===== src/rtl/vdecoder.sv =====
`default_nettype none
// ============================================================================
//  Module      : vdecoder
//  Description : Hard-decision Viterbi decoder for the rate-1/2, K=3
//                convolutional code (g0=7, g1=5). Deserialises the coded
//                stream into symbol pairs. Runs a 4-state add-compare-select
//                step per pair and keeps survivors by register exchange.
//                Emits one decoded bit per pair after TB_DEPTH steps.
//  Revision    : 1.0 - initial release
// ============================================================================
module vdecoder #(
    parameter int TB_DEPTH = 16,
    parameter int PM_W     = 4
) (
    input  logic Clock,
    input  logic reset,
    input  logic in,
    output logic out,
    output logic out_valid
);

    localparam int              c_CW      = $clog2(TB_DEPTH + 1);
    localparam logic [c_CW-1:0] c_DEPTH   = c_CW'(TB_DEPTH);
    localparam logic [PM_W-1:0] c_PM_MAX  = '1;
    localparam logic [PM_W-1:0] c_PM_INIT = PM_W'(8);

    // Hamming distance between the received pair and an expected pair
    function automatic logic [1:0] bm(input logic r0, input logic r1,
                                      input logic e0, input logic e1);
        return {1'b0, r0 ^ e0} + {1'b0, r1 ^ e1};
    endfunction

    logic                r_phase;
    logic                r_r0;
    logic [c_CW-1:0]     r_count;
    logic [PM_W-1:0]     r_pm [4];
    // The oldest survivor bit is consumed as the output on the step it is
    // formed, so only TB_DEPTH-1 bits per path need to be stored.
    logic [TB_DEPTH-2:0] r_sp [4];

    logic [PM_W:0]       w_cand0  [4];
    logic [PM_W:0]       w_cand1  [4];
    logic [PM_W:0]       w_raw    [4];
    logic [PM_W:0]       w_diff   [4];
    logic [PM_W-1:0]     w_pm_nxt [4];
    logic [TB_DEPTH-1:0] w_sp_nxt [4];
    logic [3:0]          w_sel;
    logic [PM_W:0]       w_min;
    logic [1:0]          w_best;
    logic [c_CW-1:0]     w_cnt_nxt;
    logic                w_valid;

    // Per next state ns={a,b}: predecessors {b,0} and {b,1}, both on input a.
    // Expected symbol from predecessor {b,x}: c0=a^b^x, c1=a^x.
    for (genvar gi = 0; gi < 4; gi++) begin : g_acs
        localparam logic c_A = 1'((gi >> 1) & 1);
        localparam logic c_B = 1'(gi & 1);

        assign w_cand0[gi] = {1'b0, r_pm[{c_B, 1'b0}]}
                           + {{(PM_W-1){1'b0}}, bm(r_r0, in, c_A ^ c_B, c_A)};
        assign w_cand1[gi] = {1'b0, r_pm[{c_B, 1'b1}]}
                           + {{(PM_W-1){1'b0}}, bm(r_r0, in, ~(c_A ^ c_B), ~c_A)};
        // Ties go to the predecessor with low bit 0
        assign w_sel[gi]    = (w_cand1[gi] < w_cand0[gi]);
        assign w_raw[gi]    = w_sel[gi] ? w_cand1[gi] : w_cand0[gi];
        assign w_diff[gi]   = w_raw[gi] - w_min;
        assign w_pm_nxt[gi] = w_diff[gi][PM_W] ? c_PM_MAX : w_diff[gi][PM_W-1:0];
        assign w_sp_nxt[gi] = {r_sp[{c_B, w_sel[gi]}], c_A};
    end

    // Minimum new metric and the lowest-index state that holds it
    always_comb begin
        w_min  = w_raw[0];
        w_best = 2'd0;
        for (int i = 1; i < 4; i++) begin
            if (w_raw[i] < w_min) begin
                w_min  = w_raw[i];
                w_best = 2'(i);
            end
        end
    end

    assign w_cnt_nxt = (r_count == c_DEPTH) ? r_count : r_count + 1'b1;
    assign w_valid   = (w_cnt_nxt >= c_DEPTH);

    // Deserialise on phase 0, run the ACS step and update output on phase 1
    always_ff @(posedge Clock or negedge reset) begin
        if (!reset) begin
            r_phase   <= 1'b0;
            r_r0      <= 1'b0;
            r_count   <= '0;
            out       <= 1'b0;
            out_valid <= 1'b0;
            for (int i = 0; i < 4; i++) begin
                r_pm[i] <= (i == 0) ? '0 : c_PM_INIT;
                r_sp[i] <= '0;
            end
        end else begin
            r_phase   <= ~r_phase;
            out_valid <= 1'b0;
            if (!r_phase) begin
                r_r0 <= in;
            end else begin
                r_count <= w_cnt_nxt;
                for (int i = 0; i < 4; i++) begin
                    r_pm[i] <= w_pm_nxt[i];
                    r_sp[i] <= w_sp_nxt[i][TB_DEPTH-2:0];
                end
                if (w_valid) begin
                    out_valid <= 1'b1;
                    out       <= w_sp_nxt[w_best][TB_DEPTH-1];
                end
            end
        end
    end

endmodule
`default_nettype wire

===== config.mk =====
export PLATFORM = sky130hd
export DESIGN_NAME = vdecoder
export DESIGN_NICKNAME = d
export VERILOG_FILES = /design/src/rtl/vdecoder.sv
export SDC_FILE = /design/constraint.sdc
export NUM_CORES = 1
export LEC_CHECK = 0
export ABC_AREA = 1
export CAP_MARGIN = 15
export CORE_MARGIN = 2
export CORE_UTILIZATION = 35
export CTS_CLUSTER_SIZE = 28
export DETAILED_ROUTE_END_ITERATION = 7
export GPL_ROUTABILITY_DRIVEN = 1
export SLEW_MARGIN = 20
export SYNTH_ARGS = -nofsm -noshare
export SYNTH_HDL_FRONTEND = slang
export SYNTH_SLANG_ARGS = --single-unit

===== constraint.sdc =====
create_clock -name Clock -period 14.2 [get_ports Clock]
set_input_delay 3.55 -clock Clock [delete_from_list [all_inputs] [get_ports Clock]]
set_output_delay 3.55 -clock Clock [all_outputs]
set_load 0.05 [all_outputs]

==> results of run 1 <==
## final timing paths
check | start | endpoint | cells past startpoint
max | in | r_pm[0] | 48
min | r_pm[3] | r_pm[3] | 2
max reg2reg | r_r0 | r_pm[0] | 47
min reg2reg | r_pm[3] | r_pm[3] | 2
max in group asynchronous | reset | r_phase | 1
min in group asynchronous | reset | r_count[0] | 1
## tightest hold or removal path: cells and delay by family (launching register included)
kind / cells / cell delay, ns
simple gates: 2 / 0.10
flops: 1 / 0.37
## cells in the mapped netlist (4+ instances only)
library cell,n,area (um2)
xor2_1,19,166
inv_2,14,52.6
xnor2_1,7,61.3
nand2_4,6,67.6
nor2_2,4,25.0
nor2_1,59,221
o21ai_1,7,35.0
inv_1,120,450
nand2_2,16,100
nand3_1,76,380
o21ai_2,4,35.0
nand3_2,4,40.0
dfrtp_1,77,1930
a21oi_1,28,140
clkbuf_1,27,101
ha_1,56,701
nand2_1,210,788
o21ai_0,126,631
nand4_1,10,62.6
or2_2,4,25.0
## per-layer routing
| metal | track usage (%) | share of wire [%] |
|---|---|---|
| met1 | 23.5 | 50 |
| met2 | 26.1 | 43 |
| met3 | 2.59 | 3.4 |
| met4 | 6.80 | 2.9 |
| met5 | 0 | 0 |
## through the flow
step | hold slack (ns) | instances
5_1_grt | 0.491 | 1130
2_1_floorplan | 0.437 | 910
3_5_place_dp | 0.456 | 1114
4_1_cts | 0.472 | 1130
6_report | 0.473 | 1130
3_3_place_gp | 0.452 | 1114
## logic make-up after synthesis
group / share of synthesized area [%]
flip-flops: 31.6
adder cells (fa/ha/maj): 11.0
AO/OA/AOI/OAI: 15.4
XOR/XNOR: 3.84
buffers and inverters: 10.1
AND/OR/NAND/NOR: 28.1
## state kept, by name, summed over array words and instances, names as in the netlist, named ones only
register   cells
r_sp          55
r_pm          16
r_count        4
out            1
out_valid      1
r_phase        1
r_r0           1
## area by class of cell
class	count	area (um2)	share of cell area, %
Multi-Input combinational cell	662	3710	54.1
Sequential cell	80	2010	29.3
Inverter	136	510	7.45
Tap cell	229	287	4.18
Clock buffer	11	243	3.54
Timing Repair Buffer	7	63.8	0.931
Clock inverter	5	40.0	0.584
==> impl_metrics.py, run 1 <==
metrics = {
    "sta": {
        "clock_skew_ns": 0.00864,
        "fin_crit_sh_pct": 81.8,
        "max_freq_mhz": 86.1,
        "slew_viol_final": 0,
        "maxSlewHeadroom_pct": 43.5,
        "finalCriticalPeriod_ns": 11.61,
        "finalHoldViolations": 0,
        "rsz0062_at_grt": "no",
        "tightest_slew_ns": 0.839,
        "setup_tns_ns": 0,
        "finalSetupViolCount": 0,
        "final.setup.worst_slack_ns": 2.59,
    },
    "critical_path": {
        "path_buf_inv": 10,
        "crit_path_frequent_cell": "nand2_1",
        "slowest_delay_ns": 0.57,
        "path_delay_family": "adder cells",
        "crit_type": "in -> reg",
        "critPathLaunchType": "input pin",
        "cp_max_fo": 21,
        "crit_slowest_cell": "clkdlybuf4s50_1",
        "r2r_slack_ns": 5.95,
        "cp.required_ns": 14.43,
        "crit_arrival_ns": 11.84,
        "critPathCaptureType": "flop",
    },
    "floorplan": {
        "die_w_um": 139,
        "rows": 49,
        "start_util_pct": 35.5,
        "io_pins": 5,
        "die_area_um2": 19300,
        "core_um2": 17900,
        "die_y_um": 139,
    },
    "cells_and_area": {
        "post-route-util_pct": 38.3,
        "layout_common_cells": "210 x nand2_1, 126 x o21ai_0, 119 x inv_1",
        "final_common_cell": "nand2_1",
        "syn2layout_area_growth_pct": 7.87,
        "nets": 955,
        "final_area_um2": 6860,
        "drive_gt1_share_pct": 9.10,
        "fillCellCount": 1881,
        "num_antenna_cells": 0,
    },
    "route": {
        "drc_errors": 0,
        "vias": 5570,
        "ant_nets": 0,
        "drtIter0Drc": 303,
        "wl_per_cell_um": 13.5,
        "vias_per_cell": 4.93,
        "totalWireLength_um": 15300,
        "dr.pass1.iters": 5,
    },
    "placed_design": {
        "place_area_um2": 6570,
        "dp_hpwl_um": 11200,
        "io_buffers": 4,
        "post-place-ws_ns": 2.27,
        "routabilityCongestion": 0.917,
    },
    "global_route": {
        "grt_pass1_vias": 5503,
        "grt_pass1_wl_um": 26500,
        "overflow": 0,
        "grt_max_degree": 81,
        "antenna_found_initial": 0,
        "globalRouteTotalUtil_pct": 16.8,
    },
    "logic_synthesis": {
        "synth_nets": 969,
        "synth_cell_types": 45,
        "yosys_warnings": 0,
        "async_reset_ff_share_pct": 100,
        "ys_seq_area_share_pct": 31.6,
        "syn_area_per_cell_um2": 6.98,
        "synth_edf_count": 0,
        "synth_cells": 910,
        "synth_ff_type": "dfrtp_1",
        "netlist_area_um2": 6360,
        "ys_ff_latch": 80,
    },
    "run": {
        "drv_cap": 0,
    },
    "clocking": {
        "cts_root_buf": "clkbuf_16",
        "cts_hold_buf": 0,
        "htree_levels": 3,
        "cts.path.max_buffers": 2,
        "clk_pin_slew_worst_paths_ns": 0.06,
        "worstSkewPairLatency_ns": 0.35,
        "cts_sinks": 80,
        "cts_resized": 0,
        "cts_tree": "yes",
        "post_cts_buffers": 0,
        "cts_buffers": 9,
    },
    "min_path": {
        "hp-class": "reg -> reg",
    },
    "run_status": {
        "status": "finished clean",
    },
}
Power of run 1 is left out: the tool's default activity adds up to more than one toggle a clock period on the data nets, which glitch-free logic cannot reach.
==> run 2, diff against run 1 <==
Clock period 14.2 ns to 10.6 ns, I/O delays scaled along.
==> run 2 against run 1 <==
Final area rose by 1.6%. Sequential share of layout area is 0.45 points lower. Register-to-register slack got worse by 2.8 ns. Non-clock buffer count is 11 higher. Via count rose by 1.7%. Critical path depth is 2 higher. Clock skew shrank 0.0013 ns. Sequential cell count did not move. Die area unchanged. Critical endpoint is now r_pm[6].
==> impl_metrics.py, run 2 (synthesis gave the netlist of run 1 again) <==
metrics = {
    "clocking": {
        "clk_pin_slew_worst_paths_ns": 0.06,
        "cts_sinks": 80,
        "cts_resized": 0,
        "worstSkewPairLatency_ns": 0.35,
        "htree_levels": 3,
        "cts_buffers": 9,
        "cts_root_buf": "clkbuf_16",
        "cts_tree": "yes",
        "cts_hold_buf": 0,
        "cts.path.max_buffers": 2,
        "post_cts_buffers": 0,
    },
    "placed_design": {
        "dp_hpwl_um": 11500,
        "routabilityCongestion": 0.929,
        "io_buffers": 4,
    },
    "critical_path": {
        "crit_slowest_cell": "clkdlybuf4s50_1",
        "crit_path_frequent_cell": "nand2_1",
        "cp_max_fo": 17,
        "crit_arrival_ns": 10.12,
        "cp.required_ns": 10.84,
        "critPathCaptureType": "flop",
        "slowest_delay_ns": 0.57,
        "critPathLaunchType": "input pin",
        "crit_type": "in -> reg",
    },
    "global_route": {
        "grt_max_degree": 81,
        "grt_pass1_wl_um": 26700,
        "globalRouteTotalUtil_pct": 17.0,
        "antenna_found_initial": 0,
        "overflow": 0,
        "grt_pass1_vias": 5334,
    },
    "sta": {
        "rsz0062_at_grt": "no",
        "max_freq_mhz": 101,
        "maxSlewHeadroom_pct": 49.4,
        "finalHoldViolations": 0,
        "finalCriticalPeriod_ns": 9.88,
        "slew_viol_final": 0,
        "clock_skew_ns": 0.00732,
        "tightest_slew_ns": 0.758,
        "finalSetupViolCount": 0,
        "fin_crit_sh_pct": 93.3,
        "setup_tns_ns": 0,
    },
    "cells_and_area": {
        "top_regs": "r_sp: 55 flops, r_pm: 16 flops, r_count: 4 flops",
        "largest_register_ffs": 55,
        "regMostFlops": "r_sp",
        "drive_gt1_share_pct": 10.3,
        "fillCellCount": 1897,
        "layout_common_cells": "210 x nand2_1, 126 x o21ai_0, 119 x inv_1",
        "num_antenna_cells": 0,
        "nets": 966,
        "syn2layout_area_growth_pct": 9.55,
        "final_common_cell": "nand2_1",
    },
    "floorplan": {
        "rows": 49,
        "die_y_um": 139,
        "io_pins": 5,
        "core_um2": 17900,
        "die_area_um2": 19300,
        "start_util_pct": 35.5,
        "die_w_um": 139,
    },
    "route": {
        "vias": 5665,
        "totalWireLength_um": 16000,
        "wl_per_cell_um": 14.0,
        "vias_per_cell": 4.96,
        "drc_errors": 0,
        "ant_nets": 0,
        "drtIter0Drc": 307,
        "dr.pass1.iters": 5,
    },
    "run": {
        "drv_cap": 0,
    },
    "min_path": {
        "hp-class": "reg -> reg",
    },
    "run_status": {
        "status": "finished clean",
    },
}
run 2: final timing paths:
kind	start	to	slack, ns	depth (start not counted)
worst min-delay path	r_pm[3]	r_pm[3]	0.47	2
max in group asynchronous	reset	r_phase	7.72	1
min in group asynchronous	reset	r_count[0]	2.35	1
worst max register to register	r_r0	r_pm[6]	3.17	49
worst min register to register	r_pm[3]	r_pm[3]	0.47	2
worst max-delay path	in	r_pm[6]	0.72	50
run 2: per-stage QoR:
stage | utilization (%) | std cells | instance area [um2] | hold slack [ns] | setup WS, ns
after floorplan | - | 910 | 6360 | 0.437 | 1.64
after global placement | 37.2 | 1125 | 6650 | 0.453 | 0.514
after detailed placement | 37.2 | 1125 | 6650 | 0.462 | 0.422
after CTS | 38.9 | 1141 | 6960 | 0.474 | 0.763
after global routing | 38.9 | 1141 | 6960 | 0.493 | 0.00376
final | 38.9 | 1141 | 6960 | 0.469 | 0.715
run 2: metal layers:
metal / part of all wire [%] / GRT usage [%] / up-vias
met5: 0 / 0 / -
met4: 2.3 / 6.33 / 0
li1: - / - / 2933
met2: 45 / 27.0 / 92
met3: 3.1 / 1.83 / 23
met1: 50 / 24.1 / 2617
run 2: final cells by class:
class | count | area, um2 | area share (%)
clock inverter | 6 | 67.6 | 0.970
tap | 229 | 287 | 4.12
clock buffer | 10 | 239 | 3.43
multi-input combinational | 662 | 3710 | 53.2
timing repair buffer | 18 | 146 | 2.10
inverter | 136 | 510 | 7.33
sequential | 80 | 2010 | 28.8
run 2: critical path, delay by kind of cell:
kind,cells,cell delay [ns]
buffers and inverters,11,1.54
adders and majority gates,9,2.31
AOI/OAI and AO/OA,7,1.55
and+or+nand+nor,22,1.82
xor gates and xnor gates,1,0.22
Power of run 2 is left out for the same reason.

****************************************

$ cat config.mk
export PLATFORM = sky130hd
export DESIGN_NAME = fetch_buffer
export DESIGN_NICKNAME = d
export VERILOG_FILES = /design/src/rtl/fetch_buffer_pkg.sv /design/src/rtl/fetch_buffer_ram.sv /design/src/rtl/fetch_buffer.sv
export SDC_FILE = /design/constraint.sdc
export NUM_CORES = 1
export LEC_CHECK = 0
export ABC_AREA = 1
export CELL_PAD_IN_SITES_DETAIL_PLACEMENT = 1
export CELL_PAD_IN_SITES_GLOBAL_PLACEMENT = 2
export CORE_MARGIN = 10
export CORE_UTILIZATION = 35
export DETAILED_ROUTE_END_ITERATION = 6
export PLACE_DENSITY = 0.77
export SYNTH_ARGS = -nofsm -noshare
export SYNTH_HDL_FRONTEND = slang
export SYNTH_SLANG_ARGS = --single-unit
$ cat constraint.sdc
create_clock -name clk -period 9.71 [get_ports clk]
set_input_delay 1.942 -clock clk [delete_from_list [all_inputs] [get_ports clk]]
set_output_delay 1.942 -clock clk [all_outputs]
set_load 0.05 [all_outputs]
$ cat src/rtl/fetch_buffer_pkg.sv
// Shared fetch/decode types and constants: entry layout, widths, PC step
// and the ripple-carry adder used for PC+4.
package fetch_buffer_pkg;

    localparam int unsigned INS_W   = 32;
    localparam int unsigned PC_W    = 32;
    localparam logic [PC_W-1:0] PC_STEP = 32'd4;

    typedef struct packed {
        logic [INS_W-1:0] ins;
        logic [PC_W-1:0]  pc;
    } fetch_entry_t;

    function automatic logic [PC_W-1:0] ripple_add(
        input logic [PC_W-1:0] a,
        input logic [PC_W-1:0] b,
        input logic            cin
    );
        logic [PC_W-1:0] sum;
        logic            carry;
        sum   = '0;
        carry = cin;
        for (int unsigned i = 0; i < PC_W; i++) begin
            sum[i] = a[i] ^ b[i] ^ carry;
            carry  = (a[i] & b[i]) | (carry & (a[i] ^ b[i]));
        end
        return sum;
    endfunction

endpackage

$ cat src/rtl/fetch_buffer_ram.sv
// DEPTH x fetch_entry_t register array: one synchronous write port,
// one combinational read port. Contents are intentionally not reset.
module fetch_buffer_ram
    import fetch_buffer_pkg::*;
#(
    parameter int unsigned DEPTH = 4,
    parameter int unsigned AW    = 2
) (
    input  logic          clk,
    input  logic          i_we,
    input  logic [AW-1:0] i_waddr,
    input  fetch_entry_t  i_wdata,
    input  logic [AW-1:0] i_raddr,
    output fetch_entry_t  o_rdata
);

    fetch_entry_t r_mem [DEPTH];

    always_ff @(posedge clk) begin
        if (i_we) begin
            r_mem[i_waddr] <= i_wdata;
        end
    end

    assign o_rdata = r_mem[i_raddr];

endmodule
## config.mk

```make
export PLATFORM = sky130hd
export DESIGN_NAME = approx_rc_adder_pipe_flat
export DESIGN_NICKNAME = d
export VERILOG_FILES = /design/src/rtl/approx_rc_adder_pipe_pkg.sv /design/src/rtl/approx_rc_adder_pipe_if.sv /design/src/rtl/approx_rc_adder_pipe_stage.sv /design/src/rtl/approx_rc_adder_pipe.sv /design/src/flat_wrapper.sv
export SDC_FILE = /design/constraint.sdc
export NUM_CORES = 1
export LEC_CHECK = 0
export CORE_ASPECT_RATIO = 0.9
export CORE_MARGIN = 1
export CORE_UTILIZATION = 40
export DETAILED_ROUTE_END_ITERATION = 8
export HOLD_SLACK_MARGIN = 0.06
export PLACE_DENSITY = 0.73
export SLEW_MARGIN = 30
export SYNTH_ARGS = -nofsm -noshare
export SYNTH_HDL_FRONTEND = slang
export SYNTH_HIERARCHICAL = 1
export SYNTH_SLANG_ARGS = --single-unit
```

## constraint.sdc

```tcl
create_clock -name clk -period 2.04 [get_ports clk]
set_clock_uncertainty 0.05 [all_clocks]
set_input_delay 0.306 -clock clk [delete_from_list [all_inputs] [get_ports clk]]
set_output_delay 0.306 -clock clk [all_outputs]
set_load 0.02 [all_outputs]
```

****************************************

### WORK INSTRUCTIONS
In the listing above, find the line containing "set_output_delay 3.55 -clock" and the line containing "flops: 1 / 0.37". Output them and every line between, exactly, and nothing else.

### RESPONSE FOR THIS EXERCISE
set_output_delay 3.55 -clock Clock [all_outputs]
set_load 0.05 [all_outputs]

==> results of run 1 <==
## final timing paths
check | start | endpoint | cells past startpoint
max | in | r_pm[0] | 48
min | r_pm[3] | r_pm[3] | 2
max reg2reg | r_r0 | r_pm[0] | 47
min reg2reg | r_pm[3] | r_pm[3] | 2
max in group asynchronous | reset | r_phase | 1
min in group asynchronous | reset | r_count[0] | 1
## tightest hold or removal path: cells and delay by family (launching register included)
kind / cells / cell delay, ns
simple gates: 2 / 0.10
flops: 1 / 0.37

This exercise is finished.